What This Means for Parents

Debt is the number that outlasts the four years, and it is more controllable than families assume. A low-debt outcome comes from a low net price plus strong grant aid, both of which you can shop for before a single loan is signed. Weigh in-state publics and work-college options like Berea against the pricier private names, and judge each on the debt a typical graduate actually carries rather than the sticker. Then set that debt against the field your student plans to study, which moves the earnings side of the equation more than the school does.

Questions you might still have

Which college leaves graduates with the least debt?

Among four-year-level colleges, Laredo College in Texas posts the lowest median debt at completion, about $2,959. The rest of the low-debt list is dominated by low-cost regional publics and University of Puerto Rico campuses.

How much student debt does the average graduate have?

At four-year colleges with at least 1,000 students, the median debt of completers averages about $20,846. That is the typical figure; a small set of low-cost schools sit far below it, and a handful run above $30,000.

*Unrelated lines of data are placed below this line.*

<file path="src/rtl/muldiv_unit.sv">
// muldiv_unit: iterative mult/multu/div/divu with architectural HI/LO and mthi/mtlo writes.
// Done pulses 34 cycles after start; `define MULDIV_DZ_EARLY_EN for 2-cycle divide-by-zero with a dz flag.
module muldiv_unit #(
  parameter int XLEN = 32
) (
  input  logic            clk,
  input  logic            reset,
  input  logic            start,
  input  logic [1:0]      op,
  input  logic [XLEN-1:0] a,
  input  logic [XLEN-1:0] b,
  input  logic            hi_we,
  input  logic            lo_we,
  input  logic [XLEN-1:0] wd,
  output logic            busy,
  output logic            done,
  output logic [XLEN-1:0] hi,
  output logic [XLEN-1:0] lo
`ifdef MULDIV_DZ_EARLY_EN
  ,
  output logic            dz
`endif
);

  typedef enum logic [1:0] {
    S_IDLE = 2'd0,
    S_RUN  = 2'd1,
    S_FIX  = 2'd2
  } state_e;

  state_e state_q, state_d;
  logic [4:0] cnt_q, cnt_d;

  logic              is_div_q;
  logic              neg_res_q;
  logic              neg_rem_q;
  logic              bz_q;
  logic [XLEN-1:0]   a_raw_q;
  logic [XLEN-1:0]   b_mag_q;
  logic [2*XLEN-1:0] acc_q;
  logic [XLEN-1:0]   hi_q;
  logic [XLEN-1:0]   lo_q;
  logic              done_q;

  logic            accept;
  logic            sgn;
  logic            a_neg;
  logic            b_neg;
  logic [XLEN-1:0] a_mag;
  logic [XLEN-1:0] b_mag;
  logic            dz_start;

  assign accept   = (state_q == S_IDLE) && start;
  assign sgn      = ~op[0];
  assign a_neg    = sgn & a[XLEN-1];
  assign b_neg    = sgn & b[XLEN-1];
  assign a_mag    = a_neg ? -a : a;
  assign b_mag    = b_neg ? -b : b;
  assign dz_start = op[1] && (b == '0);

  assign busy = (state_q != S_IDLE);
  assign done = done_q;
  assign hi   = hi_q;
  assign lo   = lo_q;

  // ---------------- control FSM ----------------
  always_ff @(posedge clk) begin
    if (reset) begin
      state_q <= S_IDLE;
      cnt_q   <= 5'd0;
    end else begin
      state_q <= state_d;
      cnt_q   <= cnt_d;
    end
  end

  always_comb begin
    state_d = state_q;
    cnt_d   = cnt_q;
    case (state_q)
      S_IDLE: begin
        if (start) begin
          cnt_d   = 5'd0;
          state_d = S_RUN;
`ifdef MULDIV_DZ_EARLY_EN
          if (dz_start) state_d = S_FIX;
`endif
        end
      end
      S_RUN: begin
        cnt_d = cnt_q + 5'd1;
        if (cnt_q == 5'd31) state_d = S_FIX;
      end
      S_FIX:   state_d = S_IDLE;
      default: state_d = S_IDLE;
    endcase
  end

  // ---------------- iteration datapath ----------------
  // Multiply keeps {partial_hi, multiplier}; each step adds the multiplicand and shifts right.
  logic [XLEN:0]     mul_sum;
  logic [2*XLEN-1:0] mul_next;
  // Divide keeps {remainder, dividend->quotient}; each step shifts left and trial-subtracts.
  logic [2*XLEN:0]   div_shift;
  logic              div_ge;
  logic [XLEN-1:0]   div_diff;
  logic [2*XLEN-1:0] div_next;

  always_comb begin
    mul_sum   = {1'b0, acc_q[2*XLEN-1:XLEN]} + (acc_q[0] ? {1'b0, b_mag_q} : {(XLEN+1){1'b0}});
    mul_next  = {mul_sum, acc_q[XLEN-1:1]};
    div_shift = {acc_q, 1'b0};
    div_ge    = (div_shift[2*XLEN:XLEN] >= {1'b0, b_mag_q});
    div_diff  = div_shift[2*XLEN-1:XLEN] - b_mag_q;
    div_next  = div_ge ? {div_diff, div_shift[XLEN-1:1], 1'b1} : div_shift[2*XLEN-1:0];
  end

  // ---------------- sign fix-up / result select ----------------
  logic [XLEN-1:0]   res_hi;
  logic [XLEN-1:0]   res_lo;
  logic [2*XLEN-1:0] prod;

  always_comb begin
    prod   = neg_res_q ? -acc_q : acc_q;
    res_hi = prod[2*XLEN-1:XLEN];
    res_lo = prod[XLEN-1:0];
    if (is_div_q) begin
      if (bz_q) begin
        res_hi = a_raw_q;
        res_lo = '1;
      end else begin
        res_lo = neg_res_q ? -acc_q[XLEN-1:0] : acc_q[XLEN-1:0];
        res_hi = neg_rem_q ? -acc_q[2*XLEN-1:XLEN] : acc_q[2*XLEN-1:XLEN];
      end
    end
  end

  always_ff @(posedge clk) begin
    if (reset) begin
      is_div_q  <= 1'b0;
      neg_res_q <= 1'b0;
      neg_rem_q <= 1'b0;
      bz_q      <= 1'b0;
      a_raw_q   <= '0;
      b_mag_q   <= '0;
      acc_q     <= '0;
      hi_q      <= '0;
      lo_q      <= '0;
      done_q    <= 1'b0;
    end else begin
      if (accept) begin
        is_div_q  <= op[1];
        neg_res_q <= a_neg ^ b_neg;
        neg_rem_q <= a_neg;
        bz_q      <= dz_start;
        a_raw_q   <= a;
        b_mag_q   <= b_mag;
        acc_q     <= {{XLEN{1'b0}}, a_mag};
      end else if (state_q == S_RUN) begin
        acc_q <= is_div_q ? div_next : mul_next;
      end

      done_q <= (state_q == S_FIX);

      // mthi/mtlo share the accept edge with start; the later FIX write wins.
      if (state_q == S_FIX) begin
        hi_q <= res_hi;
        lo_q <= res_lo;
      end else if (state_q == S_IDLE) begin
        if (hi_we) hi_q <= wd;
        if (lo_we) lo_q <= wd;
      end
    end
  end

`ifdef MULDIV_DZ_EARLY_EN
  logic dz_q;

  always_ff @(posedge clk) begin
    if (reset) dz_q <= 1'b0;
    else       dz_q <= (state_q == S_FIX) && is_div_q && bz_q;
  end

  assign dz = dz_q;
`endif

endmodule

</file>
<file path="config.mk">
export PLATFORM = sky130hd
export DESIGN_NAME = muldiv_unit
export DESIGN_NICKNAME = d
export VERILOG_FILES = /design/src/rtl/muldiv_unit.sv
export SDC_FILE = /design/constraint.sdc
export NUM_CORES = 1
export LEC_CHECK = 0
export ABC_AREA = 0
export CAP_MARGIN = 10
export CORE_MARGIN = 2
export CORE_UTILIZATION = 66
export DETAILED_ROUTE_END_ITERATION = 12
export DONT_BUFFER_PORTS = 1
export PLACE_DENSITY_LB_ADDON = 0.12
export SYNTH_ARGS = -nofsm -noshare
export SYNTH_HDL_FRONTEND = slang
export SYNTH_SLANG_ARGS = --single-unit
</file>
<file path="constraint.sdc">
create_clock -name clk -period 3.56 [get_ports clk]
set_input_delay 0.534 -clock clk [delete_from_list [all_inputs] [get_ports clk]]
set_output_delay 0.534 -clock clk [all_outputs]
set_load 0.005 [all_outputs]
</file>
==> impl_metrics.ini, run 1 <==
[run_status]
status = finished clean

[pwr]
power_per_cell_area_nw_per_um2 = 424
power.leakage_nw = 6.34
vdd_drop_max_mv = 0.354
total_power_w = 0.00723

[synthesis]
synthAdderAreaFrac = 0.0579
synth_edf_count = 0
netlist_top_cells_area = dfxtp_1 26%, nand2_1 6.8%, a21oi_1 6.6%
synth_seq_area_share = 0.258
synth.ff_latch_count = 204
syn_avg_cell_area_sq_um = 7.32
synthFlopType = dfxtp_1
synth_top_family_by_area = compound AO/OA/AOI/OAI gates
synth_compound_area_frac = 0.289
synth-simple-area-share = 0.203
yosys_warnings = 0
synthCells = 2162
synth_async_sr_flop_share = 0
synth_top_area_frac = 0.258
synth_xor_area_frac = 0.108
synth_most_common_cell = nand2_1
yosysTopAreaCell = dfxtp_1
synth_common_cells = 288 x nand2_1, 213 x nor2_1, 210 x a21oi_1
synth_fp_nets = 2337
synth.distinct_cells = 73
syn-cell-area_sq_um = 15800
synthMuxAreaShare = 0.0297

[cells_and_area]
final_nets = 2275
final_util = 0.726
n_antenna_cell = 0
area_growth_pct = 7.69
drive_above_1_share = 0.0709
finalNonFillerCells = 2436

[timing]
clock_skew_ns = 0.0118
max_slew_margin = 0.245
fin_crit_sh = 0.951
maxSlewViolCount = 0
tightest_slew_ns = 1.13
max_freq_ghz = 0.295
setup_viol = 0
fin_crit_ns = 3.39
finalWorstSetupSlack_ns = 0.174
finalHoldViolCount = 0

[clocking]
path_clk_slew_ns = 0.06
root_buffer = clkbuf_16
cts.sinks = 204
cts.path.max_buffers = 3
cts_tree = done
worstSkewPairLatency_ns = 0.53
htree_num_levels = 1
cts_buffers = 24

[route]
drtIter0Drc = 2566
wl_per_cell_um = 22.2
avgViaCountPerCell = 6.82
vias = 16600
routed_wl_mm = 54.1
drc = 0
drt-pass1-iter-count = 8
ant_nets = 0

[min_path]
min_to = done$_SDFF_PP0_
hold_path_class = input port to flop
worstHoldPathCells = 1
min-delay-start = reset

[place]
place_congestion = 1.03
dp_cells = 2391
port_buffers = 0
hpwl_mm = 40.3
place_ws_ns = 0.0728

[global_routing]
grt_pass1_wl_mm = 84.0
antenna_found_initial = 0
grt_usage = 0.413
grt_overflow = 0
grt_pass1_vias = 15200
grt_max_degree = 175

[setup_path]
cp-start-kind = flop
crit_path_max_fanout = 4
path_class = flop to flop
path_buf_inv = 3
r2r-start = acc_q[32]$_SDFFE_PP0P_
critical_path.cell_chain = buf_4 > inv_1 > fa_1 > nor2b_1 > o31a_1 > o211ai_1 > nor3b_1 > buf_4 > o21ai_1 > a21oi_1 > o221ai_1 > a21oi_1 > xor2_1 > a221oi_1
reg2reg_slack_ns = 0.17
cp_slowest_cell = fa_1
crit_cells = 14
r2r_cells = 14
worstPathRequired_ns = 3.99
cp_top_family = compound AO/OA/AOI/OAI gates
crit_arrival_ns = 3.82
max_stage_delay_ns = 0.46
r2r_end = acc_q[62]$_SDFFE_PP0P_
worstSetupEndpointType = flop

[floorplan]
die_area_sq_um = 25200
io_pins = 169
die_h_um = 159
rows = 56
core_area_sq_um = 23500
start_util = 0.674
fp.dieW_um = 159

[run]
maxCapViolations = 0
[power breakdown]
group | internal [W] | leakage [nW] | total (W) | switching [W]
registers | 0.00245 | 1.68 | 0.00265 | 0.000204
logic | 0.000797 | 4.29 | 0.00211 | 0.00131
clock network | 0.00146 | 0.379 | 0.00247 | 0.00101
total | 0.00470 | 6.34 | 0.00723 | 0.00252
[per-stage QoR]
step	cell area (sq um)	setup TNS [ns]	hold slack, ns
after floorplan	15800	0	0.436
after global placement	16200	0	0.440
after detailed placement	16200	0	0.443
after CTS	17000	0	0.0952
after global routing	17000	-0.00728	0.0952
final	17000	0	0.113
[flip-flops by register name, summed over array words and instances, names as in the netlist]
signal	flops
b_mag_q	32
cnt_q	5
neg_res_q	1
hi	32
acc_q	64
done	1
a_raw_q	32
is_div_q	1
state_q	2
neg_rem_q	1
lo	32
bz_q	1
[worst max path at each step]
stage	startpoint	endpoint	slack, ns
after floorplan	acc_q[0]$_SDFFE_PP0P_	acc_q[62]$_SDFFE_PP0P_	0.37
after global placement	acc_q[32]$_SDFFE_PP0P_	acc_q[62]$_SDFFE_PP0P_	0.18
after detailed placement	b_mag_q[1]$_SDFFE_PP0P_	acc_q[40]$_SDFFE_PP0P_	0.07
after CTS	b_mag_q[1]$_SDFFE_PP0P_	acc_q[40]$_SDFFE_PP0P_	0.07
after global routing	acc_q[0]$_SDFFE_PP0P_	acc_q[62]$_SDFFE_PP0P_	-0.007
final	acc_q[32]$_SDFFE_PP0P_	acc_q[62]$_SDFFE_PP0P_	0.17
[worst reg2reg max path, cell delays in order, from the launching register on]
cell and delay, ns:
dfxtp_1 0.36, buf_4 0.14, inv_1 0.09, fa_1 0.46, nor2b_1 0.24, o31a_1 0.26, o211ai_1 0.15, nor3b_1 0.16
buf_4 0.15, o21ai_1 0.24, a21oi_1 0.18, o221ai_1 0.30, a21oi_1 0.14, xor2_1 0.17, a221oi_1 0.27
[placed cells by master (no fill, tap or decap), types with 7 or more instances in the layout]
| cell type | n |
|---|---|
| nor2b_1 | 11 |
| o221ai_1 | 39 |
| nand2_1 | 288 |
| nand2b_1 | 18 |
| o31ai_1 | 25 |
| xor2_1 | 79 |
| o41ai_1 | 10 |
| a211oi_1 | 103 |
| o211ai_1 | 41 |
| o21ai_0 | 129 |
| dfxtp_1 | 201 |
| nor3_1 | 43 |
| clkbuf_1 | 8 |
| a311oi_1 | 8 |
| or4_1 | 13 |
| ha_1 | 70 |
| mux2i_1 | 47 |
| o21bai_1 | 12 |
| buf_4 | 70 |
| nand4_1 | 7 |
| o21ai_1 | 20 |
| xnor2_1 | 117 |
| nor4_1 | 11 |
| inv_1 | 61 |
| a21oi_1 | 208 |
| clkbuf_16 | 24 |
| o22ai_1 | 10 |
| and3_1 | 8 |
| a31oi_1 | 19 |
| nand3_1 | 29 |
| a21o_1 | 19 |
| o21a_1 | 12 |
| or3_1 | 22 |
| nor2_1 | 211 |
[layout make-up]
type                            count  area (sq um)
Fill cell                        1959          6430
Sequential cell                   204          4090
Clock inverter                      8           111
Inverter                           61           229
Multi-Input combinational cell   1735         10900
Timing Repair Buffer               74           597
Tap cell                          319           399
Clock buffer                       35           672
[layer usage]
layer / global-route usage / part of all wire / up-vias
li1: - / - / 7664
met1: 0.568 / 0.41 / 7686
met2: 0.620 / 0.42 / 1080
met3: 0.110 / 0.13 / 173
met4: 0.148 / 0.040 / 0
met5: 0 / 0 / -
[kinds of logic after synthesis]
| family | Yosys count |
|---|---|
| AO/OA/AOI/OAI | 711 |
| AND/OR/NAND/NOR | 709 |
| buffers and inverters | 223 |
| flip-flops | 204 |
| XOR/XNOR | 196 |
| adder cells (fa/ha/maj) | 72 |
| multiplexers | 47 |
[repair_timing]
item	4_1_cts	5_1_grt
buffers inserted	0	2
hold buffers	0	0
resized for setup	0	11
endpoints found under the setup margin	0	20
Note: power is estimated with default switching activity, not from simulation.
==> run 2, diff against run 1 <==
--- a/config.mk
+++ b/config.mk
@@ -9,6 +9,7 @@
 export CAP_MARGIN = 10
 export CORE_MARGIN = 2
 export CORE_UTILIZATION = 66
+export CTS_CLUSTER_SIZE = 30
 export DETAILED_ROUTE_END_ITERATION = 12
 export DONT_BUFFER_PORTS = 1
 export PLACE_DENSITY_LB_ADDON = 0.12
==> results of run 2 <==
The final DEF is identical to that of run 1; final timing and power are the same.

Is low debt the same as a low net price?

No. Net price is what a family pays after aid; debt is what students actually borrow. A school can have a modest net price and still leave high debt if students borrow for living costs, or a higher net price and low debt if its students come from families who pay out of pocket.

Why does Berea College have such low debt?

Berea charges no tuition. It runs a work-college model in which every student holds a campus job, and its endowment covers tuition for all, so graduates leave with a median debt of about $3,591 despite a four-year program.

Do low-debt colleges have weak earnings?

Earnings at the lowest-debt schools are modest, mostly in the $30,000 to $45,000 range a decade out, because many are regional and serve commuter students. Low debt protects the downside; it does not guarantee high pay, which is set more by field of study.

Why are so many Puerto Rico campuses on the low-debt list?

The University of Puerto Rico system charges very low tuition and serves a student body that borrows little, so its campuses cluster near the bottom of the debt table at around $4,500 to $5,500.

How can I graduate with little or no debt?

Target low-net-price schools, maximize grant aid, and weigh in-state publics and work-college options like Berea. Run the specific net price for your family income before borrowing, since the published cost rarely matches what you would actually pay or owe.